Collected data:

▶

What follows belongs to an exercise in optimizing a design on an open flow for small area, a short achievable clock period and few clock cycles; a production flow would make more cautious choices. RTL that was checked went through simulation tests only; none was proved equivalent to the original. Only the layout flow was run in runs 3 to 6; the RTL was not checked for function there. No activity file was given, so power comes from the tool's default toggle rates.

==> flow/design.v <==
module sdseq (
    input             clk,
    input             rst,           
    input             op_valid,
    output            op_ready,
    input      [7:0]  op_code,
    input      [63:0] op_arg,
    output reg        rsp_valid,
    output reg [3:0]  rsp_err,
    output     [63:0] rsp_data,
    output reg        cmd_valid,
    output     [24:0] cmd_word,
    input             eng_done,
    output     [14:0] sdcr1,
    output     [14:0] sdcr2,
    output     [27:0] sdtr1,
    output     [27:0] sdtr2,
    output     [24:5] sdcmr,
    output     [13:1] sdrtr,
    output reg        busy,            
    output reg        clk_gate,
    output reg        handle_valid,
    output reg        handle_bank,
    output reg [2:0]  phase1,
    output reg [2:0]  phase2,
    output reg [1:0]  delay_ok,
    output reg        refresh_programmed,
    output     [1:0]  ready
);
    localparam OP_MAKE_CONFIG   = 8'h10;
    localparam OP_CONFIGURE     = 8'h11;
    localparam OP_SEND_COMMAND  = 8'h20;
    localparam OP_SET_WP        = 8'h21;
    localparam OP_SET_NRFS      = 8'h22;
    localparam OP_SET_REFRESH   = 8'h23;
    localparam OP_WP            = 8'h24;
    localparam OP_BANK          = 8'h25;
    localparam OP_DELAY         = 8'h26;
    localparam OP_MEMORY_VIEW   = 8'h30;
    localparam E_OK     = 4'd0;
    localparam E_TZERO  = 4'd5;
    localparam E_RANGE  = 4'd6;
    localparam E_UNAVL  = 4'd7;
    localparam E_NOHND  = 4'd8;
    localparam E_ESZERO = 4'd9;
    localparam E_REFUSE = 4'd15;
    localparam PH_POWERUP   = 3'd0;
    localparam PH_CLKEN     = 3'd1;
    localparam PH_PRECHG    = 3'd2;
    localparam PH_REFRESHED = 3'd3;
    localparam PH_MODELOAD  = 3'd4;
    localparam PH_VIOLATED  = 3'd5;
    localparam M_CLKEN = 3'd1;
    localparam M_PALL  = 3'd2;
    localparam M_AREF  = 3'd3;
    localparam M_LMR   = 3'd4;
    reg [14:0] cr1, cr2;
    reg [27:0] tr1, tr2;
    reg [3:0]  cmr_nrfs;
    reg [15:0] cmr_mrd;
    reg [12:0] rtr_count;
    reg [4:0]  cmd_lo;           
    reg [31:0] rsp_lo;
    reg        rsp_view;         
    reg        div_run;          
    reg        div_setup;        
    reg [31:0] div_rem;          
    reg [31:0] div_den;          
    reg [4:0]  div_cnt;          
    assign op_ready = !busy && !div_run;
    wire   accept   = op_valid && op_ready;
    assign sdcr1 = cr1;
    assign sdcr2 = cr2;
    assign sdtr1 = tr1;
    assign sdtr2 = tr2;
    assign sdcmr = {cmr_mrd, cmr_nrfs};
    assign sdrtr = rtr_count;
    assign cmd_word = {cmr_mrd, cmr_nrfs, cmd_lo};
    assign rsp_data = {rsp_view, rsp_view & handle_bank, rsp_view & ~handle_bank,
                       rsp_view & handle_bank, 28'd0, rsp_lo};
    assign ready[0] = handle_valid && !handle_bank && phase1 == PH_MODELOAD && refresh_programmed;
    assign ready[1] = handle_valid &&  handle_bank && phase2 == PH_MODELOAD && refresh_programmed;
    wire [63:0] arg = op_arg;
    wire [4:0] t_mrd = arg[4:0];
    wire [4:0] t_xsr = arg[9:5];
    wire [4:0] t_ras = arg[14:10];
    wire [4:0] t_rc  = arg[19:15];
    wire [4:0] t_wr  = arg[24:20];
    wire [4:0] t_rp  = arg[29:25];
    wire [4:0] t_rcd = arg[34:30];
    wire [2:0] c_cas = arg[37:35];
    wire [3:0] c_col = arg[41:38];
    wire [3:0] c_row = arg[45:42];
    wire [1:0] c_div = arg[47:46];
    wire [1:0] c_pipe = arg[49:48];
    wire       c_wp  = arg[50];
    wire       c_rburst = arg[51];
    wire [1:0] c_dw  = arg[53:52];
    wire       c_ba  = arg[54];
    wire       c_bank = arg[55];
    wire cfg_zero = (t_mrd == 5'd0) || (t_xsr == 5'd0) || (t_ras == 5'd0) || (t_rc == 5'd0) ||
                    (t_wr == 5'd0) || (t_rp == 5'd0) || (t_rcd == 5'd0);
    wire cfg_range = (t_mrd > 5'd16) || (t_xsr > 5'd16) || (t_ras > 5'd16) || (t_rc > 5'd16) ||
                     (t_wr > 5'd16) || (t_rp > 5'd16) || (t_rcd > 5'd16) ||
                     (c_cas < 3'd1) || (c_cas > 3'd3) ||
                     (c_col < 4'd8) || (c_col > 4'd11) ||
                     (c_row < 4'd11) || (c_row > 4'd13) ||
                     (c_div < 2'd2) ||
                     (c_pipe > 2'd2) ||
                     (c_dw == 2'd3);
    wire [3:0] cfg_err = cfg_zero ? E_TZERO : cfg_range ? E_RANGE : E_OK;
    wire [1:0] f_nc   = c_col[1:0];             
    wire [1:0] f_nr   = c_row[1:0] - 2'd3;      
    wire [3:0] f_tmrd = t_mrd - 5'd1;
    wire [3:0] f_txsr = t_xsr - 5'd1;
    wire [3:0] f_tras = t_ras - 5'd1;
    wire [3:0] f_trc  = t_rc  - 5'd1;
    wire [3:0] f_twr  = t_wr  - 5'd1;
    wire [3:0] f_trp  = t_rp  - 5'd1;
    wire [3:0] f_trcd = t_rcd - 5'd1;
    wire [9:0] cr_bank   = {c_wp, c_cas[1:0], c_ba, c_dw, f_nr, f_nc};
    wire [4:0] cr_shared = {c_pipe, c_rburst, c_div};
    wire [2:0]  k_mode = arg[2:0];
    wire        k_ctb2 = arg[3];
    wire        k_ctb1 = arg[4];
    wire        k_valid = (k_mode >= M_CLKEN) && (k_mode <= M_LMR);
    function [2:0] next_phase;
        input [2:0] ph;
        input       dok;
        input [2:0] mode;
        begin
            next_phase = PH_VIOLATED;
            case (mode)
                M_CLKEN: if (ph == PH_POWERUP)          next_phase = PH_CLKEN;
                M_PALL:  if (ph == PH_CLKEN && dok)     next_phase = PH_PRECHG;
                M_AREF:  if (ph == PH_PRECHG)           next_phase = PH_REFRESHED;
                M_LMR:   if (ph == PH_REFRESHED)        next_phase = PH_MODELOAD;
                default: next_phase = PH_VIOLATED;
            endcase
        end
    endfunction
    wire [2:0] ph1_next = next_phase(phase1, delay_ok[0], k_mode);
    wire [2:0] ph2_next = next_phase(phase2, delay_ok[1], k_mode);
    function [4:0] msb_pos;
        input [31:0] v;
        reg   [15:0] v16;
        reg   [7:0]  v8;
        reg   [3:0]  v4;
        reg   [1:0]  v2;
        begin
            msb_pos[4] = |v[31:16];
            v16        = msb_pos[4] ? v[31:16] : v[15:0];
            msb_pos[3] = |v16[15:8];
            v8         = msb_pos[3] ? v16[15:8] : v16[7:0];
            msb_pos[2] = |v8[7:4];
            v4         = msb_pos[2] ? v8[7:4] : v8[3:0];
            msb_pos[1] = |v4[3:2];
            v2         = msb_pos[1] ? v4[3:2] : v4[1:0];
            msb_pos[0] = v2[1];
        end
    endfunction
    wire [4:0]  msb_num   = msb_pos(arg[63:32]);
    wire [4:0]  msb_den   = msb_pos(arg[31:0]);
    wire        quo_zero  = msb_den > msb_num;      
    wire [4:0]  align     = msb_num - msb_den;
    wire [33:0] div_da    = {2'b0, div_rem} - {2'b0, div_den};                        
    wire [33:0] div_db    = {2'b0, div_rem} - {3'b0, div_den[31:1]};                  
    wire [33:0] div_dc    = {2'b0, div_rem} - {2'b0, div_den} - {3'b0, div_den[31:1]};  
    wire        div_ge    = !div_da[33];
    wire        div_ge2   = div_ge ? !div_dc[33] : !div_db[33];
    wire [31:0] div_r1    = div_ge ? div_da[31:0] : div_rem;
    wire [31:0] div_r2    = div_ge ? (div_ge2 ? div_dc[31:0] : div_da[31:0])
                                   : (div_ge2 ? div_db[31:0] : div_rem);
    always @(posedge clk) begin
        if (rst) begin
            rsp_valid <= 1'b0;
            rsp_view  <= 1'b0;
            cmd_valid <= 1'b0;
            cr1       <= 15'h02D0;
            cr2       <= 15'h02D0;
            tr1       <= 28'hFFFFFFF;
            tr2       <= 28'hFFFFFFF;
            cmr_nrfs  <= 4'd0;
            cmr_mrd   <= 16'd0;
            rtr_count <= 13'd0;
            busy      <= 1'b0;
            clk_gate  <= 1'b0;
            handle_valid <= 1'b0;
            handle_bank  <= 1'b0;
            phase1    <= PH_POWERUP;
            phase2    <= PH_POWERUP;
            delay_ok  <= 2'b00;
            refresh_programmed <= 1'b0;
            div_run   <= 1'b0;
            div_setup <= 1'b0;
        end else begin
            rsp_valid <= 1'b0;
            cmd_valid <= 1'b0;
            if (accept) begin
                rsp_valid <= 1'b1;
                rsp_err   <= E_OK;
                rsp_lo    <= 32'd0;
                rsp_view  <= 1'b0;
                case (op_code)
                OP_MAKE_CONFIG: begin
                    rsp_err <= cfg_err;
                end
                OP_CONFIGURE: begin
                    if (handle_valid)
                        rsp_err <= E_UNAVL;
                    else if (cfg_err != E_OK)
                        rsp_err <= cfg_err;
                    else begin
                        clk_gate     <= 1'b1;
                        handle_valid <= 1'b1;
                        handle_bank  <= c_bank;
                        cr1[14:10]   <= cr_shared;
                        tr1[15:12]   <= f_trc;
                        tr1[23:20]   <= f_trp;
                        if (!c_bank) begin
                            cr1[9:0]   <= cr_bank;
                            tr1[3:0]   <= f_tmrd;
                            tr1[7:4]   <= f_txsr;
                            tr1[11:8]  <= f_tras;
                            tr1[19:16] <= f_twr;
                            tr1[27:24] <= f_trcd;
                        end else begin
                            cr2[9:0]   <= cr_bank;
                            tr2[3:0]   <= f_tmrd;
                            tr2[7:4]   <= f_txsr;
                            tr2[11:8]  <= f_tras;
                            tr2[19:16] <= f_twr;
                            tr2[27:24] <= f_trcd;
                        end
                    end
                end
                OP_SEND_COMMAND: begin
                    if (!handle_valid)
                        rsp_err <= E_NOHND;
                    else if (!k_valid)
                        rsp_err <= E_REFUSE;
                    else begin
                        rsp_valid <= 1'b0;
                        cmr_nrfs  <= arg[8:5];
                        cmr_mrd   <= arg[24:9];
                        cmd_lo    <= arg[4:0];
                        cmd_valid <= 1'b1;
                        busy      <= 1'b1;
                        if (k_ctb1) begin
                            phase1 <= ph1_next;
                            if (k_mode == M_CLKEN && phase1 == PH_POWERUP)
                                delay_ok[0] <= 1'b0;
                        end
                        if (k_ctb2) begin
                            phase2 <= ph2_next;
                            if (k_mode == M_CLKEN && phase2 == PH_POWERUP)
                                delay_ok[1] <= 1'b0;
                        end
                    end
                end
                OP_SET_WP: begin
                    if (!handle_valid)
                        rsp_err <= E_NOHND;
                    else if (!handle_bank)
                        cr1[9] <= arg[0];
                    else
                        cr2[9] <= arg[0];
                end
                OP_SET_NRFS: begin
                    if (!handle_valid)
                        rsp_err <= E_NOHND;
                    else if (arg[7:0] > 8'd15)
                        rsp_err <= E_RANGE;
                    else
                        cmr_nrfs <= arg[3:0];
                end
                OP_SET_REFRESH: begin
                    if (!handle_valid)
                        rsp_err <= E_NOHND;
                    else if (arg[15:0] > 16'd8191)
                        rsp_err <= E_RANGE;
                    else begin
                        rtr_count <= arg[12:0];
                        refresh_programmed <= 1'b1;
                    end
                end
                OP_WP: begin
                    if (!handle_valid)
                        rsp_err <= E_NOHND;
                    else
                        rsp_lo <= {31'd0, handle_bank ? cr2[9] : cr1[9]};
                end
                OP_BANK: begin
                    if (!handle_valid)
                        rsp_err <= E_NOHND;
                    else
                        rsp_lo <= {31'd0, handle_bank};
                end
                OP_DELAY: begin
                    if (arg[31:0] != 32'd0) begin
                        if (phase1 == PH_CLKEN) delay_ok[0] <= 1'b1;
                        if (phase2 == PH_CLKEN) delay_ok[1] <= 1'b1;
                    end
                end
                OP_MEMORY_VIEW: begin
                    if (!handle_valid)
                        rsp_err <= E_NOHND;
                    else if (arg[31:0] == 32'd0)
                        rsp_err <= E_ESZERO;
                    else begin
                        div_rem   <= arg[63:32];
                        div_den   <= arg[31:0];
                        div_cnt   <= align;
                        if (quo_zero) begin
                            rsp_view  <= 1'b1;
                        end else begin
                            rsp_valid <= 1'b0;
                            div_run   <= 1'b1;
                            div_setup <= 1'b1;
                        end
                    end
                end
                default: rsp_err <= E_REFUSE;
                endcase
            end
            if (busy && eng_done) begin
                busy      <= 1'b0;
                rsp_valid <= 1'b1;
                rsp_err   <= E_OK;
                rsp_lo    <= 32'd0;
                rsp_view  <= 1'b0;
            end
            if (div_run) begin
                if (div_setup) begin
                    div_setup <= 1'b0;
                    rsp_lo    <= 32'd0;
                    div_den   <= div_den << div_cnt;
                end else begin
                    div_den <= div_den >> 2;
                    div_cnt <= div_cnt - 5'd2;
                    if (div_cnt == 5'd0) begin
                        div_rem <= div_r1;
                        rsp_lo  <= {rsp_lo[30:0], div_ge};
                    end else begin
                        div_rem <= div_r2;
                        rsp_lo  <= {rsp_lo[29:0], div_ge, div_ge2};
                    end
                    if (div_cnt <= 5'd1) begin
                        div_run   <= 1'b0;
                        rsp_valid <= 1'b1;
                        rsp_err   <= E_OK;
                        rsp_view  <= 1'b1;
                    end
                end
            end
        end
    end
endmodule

◀

• WHAT IS REQUIRED: Copy range, inclusive: the line holding "msb_pos[2] = |v8[7:4];" to the line holding "wire [33:0] div_da". Reproduce exactly those lines of the records above and no others.

• EXERCISE RESULT:
            msb_pos[2] = |v8[7:4];
            v4         = msb_pos[2] ? v8[7:4] : v8[3:0];
            msb_pos[1] = |v4[3:2];
            v2         = msb_pos[1] ? v4[3:2] : v4[1:0];
            msb_pos[0] = v2[1];
        end
    endfunction
    wire [4:0]  msb_num   = msb_pos(arg[63:32]);
    wire [4:0]  msb_den   = msb_pos(arg[31:0]);
    wire        quo_zero  = msb_den > msb_num;      
    wire [4:0]  align     = msb_num - msb_den;
    wire [33:0] div_da    = {2'b0, div_rem} - {2'b0, div_den};                        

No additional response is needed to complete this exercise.